**What is being asked**
Copy exactly the lines of the data below that run from the line holding "439 | 0.0235 |" through the line holding "7.51 | 0.000402 |", both ends included.

**Material supplied**
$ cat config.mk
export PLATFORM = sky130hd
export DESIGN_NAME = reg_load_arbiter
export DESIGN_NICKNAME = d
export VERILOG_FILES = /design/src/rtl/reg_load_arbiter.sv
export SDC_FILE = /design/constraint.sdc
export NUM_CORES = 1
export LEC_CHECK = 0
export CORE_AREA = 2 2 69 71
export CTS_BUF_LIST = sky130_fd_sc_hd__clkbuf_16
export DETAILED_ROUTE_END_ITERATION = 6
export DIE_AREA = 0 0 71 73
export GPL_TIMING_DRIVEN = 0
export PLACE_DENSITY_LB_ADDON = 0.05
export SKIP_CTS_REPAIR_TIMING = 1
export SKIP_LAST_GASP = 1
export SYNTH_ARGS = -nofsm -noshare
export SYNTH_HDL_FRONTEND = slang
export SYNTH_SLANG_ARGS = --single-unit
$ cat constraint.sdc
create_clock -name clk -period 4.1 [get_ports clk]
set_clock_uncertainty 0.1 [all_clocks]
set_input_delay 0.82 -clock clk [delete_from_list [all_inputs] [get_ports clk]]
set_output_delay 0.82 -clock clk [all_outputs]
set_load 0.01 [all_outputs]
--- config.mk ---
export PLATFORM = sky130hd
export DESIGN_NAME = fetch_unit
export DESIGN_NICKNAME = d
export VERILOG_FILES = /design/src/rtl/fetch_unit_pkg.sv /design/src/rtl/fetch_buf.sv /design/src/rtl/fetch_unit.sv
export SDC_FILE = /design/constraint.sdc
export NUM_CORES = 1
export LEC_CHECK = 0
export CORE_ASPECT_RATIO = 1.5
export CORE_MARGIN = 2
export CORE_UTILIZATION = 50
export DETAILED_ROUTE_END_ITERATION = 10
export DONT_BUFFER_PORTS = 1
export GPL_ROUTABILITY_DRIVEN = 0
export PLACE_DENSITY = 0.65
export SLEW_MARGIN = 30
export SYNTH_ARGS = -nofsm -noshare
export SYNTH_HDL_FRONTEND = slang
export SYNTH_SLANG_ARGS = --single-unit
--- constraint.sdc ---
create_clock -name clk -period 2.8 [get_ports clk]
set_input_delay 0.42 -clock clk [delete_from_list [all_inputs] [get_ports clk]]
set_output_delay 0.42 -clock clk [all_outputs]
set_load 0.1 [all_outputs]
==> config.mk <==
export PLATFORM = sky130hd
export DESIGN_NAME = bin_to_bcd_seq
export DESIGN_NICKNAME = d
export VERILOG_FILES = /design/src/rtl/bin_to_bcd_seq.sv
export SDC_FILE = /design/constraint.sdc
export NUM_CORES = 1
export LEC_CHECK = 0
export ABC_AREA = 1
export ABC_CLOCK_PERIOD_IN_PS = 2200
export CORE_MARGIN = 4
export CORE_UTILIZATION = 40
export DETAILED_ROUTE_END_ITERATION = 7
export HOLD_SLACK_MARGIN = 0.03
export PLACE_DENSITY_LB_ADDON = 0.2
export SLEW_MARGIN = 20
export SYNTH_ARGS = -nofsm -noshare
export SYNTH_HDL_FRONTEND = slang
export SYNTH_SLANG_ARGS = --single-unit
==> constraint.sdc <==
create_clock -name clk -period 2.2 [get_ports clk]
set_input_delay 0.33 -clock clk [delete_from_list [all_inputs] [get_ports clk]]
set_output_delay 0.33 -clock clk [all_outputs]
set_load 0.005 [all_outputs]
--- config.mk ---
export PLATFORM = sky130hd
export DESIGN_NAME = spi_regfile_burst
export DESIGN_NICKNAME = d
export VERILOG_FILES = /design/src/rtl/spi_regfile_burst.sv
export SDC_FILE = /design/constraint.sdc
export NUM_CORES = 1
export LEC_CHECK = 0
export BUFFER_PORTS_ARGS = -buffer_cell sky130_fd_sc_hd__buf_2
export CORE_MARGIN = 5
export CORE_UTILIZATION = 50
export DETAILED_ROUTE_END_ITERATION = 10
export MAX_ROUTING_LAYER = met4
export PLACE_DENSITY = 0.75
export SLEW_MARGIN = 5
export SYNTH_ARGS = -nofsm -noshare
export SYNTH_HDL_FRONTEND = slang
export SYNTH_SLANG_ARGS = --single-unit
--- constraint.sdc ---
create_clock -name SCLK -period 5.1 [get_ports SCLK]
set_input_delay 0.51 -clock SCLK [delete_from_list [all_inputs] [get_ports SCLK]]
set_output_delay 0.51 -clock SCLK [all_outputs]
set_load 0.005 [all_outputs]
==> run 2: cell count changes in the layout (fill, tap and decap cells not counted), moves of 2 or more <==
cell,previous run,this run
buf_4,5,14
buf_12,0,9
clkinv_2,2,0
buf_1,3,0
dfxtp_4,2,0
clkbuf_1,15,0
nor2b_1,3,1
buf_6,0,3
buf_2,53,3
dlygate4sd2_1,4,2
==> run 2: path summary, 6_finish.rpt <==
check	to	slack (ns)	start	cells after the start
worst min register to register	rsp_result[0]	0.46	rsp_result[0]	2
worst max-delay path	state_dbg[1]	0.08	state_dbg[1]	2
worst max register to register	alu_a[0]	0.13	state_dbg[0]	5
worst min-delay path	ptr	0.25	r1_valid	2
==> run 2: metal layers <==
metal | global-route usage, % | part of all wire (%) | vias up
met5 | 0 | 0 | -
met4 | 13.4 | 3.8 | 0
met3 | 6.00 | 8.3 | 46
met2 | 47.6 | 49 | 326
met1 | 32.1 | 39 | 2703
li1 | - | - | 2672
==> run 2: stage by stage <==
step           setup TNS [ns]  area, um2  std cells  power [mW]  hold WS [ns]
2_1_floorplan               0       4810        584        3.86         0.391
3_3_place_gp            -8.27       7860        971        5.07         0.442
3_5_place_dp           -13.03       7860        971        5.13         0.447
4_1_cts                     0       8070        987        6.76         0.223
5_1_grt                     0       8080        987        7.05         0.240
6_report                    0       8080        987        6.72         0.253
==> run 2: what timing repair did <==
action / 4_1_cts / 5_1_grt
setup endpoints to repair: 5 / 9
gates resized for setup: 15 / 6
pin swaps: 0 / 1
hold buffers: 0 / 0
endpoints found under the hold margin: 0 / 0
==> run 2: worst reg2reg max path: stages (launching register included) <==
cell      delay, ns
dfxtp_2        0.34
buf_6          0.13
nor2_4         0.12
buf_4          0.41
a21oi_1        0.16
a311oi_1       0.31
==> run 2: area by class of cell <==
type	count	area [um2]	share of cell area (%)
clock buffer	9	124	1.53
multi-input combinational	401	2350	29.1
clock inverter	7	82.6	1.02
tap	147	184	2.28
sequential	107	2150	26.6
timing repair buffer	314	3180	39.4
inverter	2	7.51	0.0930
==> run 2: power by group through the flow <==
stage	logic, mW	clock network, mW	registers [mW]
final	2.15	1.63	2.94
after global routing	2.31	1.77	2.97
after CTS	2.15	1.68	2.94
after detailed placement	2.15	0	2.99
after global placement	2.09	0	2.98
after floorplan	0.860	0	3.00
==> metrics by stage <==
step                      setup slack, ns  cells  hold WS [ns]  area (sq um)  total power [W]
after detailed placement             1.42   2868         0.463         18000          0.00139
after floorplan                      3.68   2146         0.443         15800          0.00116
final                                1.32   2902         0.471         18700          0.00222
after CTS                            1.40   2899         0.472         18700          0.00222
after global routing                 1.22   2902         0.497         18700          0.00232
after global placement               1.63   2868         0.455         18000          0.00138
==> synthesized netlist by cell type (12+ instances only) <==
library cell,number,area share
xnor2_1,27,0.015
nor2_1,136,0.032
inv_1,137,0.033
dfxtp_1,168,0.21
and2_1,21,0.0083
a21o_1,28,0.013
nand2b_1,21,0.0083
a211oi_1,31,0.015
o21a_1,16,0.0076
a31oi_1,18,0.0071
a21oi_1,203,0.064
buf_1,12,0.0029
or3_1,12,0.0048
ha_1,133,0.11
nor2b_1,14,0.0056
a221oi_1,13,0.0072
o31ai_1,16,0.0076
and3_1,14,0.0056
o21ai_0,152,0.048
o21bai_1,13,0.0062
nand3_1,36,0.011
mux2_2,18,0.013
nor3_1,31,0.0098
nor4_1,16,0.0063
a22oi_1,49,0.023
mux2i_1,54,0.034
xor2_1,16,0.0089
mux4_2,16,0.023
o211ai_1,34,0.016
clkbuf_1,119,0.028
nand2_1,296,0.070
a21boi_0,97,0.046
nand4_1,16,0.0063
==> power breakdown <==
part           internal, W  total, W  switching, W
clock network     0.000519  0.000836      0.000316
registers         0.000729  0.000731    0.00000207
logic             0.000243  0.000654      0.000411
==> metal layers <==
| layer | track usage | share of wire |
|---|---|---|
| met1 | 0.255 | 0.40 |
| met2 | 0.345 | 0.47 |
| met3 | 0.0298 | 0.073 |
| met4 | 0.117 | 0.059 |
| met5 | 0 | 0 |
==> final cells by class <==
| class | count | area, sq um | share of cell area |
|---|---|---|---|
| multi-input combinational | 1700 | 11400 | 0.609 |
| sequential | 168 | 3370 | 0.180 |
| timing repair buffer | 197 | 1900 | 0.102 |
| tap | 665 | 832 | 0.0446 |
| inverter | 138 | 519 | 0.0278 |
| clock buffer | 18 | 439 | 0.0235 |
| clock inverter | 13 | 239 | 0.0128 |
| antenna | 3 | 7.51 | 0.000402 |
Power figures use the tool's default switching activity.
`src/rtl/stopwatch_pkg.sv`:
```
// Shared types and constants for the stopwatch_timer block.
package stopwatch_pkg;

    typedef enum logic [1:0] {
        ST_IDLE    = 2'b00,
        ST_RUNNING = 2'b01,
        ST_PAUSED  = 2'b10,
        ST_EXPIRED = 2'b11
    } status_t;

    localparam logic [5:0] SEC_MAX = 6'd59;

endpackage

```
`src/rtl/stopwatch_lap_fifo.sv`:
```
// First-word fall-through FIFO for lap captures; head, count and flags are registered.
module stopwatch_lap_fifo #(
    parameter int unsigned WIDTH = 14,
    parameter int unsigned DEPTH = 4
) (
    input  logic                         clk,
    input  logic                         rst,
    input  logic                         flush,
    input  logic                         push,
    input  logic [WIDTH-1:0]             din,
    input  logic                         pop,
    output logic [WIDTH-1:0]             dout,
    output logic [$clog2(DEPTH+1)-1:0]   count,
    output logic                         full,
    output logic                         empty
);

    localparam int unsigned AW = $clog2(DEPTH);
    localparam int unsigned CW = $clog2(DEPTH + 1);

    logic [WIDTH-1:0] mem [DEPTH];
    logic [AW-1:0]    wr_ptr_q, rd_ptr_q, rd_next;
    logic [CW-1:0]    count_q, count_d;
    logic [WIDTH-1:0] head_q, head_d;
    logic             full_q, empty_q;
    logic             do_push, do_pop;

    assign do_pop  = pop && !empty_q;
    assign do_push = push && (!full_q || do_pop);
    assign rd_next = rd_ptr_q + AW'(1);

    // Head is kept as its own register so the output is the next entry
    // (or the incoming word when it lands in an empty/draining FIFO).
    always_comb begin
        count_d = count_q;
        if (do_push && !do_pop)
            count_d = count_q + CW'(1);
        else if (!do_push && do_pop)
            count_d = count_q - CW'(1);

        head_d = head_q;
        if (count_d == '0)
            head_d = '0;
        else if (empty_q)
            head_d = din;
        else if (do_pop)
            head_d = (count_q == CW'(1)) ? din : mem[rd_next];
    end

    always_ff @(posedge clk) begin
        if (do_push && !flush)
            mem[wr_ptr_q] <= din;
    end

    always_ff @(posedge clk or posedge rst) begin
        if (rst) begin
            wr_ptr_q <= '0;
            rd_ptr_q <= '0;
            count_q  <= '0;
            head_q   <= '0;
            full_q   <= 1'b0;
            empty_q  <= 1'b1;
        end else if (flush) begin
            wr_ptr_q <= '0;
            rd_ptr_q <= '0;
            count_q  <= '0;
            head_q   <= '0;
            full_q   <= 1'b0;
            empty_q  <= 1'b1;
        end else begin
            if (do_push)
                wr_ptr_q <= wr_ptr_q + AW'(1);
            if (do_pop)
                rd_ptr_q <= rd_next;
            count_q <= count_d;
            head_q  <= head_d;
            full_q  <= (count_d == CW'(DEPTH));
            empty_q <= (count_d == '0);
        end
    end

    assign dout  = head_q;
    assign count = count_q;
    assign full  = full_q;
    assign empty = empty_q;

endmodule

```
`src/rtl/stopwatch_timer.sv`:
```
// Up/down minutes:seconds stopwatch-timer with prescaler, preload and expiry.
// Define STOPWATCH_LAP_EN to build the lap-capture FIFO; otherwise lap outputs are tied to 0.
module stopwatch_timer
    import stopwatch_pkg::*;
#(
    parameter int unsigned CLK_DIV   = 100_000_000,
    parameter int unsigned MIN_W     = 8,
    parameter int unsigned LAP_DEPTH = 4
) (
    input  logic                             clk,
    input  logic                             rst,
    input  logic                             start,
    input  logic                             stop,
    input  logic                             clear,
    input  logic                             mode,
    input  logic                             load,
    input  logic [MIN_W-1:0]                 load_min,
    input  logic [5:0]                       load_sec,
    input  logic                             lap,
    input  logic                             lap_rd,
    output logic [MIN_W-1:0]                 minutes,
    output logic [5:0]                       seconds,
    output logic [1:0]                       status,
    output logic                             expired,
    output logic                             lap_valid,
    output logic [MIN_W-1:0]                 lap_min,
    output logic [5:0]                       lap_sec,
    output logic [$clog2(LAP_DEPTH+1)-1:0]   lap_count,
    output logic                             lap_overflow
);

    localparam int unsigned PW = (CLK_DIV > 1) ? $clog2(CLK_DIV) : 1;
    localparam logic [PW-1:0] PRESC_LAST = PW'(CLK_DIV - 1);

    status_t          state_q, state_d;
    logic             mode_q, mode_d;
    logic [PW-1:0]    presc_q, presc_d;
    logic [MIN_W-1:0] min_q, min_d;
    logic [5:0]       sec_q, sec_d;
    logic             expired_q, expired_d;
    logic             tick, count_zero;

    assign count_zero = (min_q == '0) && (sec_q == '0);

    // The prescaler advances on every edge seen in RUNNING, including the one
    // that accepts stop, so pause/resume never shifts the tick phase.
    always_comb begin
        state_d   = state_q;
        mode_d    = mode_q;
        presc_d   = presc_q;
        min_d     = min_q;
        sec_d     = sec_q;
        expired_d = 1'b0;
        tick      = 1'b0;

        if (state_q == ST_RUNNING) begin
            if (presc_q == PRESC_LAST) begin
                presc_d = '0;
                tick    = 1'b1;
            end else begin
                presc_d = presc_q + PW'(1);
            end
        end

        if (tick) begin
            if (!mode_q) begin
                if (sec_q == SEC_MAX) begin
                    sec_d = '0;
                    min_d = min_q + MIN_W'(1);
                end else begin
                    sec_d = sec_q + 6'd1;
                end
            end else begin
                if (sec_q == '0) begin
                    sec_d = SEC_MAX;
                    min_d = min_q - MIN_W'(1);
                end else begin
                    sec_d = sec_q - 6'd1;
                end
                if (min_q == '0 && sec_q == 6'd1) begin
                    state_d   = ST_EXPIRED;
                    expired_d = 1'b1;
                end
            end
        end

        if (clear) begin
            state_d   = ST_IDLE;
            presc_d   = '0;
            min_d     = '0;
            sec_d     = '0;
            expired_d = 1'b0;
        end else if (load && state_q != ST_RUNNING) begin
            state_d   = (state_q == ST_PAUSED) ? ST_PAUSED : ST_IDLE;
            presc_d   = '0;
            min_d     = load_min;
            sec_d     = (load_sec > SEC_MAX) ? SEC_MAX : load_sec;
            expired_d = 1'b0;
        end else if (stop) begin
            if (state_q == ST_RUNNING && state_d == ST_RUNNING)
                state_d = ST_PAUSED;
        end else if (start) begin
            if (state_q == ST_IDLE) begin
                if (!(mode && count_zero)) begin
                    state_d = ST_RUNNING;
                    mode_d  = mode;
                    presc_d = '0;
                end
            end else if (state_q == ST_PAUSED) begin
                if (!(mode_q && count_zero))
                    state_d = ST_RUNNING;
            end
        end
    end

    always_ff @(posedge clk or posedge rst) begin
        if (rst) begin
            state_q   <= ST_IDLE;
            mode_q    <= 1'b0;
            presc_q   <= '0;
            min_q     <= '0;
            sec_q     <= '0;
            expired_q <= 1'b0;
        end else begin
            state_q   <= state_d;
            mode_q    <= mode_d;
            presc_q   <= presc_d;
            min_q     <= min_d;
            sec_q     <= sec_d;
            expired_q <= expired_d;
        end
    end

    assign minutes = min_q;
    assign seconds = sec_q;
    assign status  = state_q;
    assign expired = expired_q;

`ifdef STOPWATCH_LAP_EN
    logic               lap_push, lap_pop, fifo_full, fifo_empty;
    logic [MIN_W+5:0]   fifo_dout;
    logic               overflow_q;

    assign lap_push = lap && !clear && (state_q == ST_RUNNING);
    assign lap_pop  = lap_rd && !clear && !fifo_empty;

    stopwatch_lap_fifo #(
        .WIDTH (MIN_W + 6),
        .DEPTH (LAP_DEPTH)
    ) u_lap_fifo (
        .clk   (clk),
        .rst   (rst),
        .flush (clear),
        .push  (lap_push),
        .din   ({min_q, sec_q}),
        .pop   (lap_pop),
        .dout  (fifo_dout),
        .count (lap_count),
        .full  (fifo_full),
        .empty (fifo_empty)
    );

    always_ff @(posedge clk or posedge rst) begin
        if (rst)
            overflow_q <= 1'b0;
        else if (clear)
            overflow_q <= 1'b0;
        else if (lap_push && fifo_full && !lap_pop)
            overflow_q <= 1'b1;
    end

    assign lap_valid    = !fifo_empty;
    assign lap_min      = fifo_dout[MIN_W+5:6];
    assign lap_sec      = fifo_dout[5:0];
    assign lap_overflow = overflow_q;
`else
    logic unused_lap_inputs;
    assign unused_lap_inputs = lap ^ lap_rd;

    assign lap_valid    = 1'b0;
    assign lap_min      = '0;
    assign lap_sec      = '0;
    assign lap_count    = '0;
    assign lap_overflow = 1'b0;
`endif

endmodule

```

**Response to this exercise**
| clock buffer | 18 | 439 | 0.0235 |
| clock inverter | 13 | 239 | 0.0128 |
| antenna | 3 | 7.51 | 0.000402 |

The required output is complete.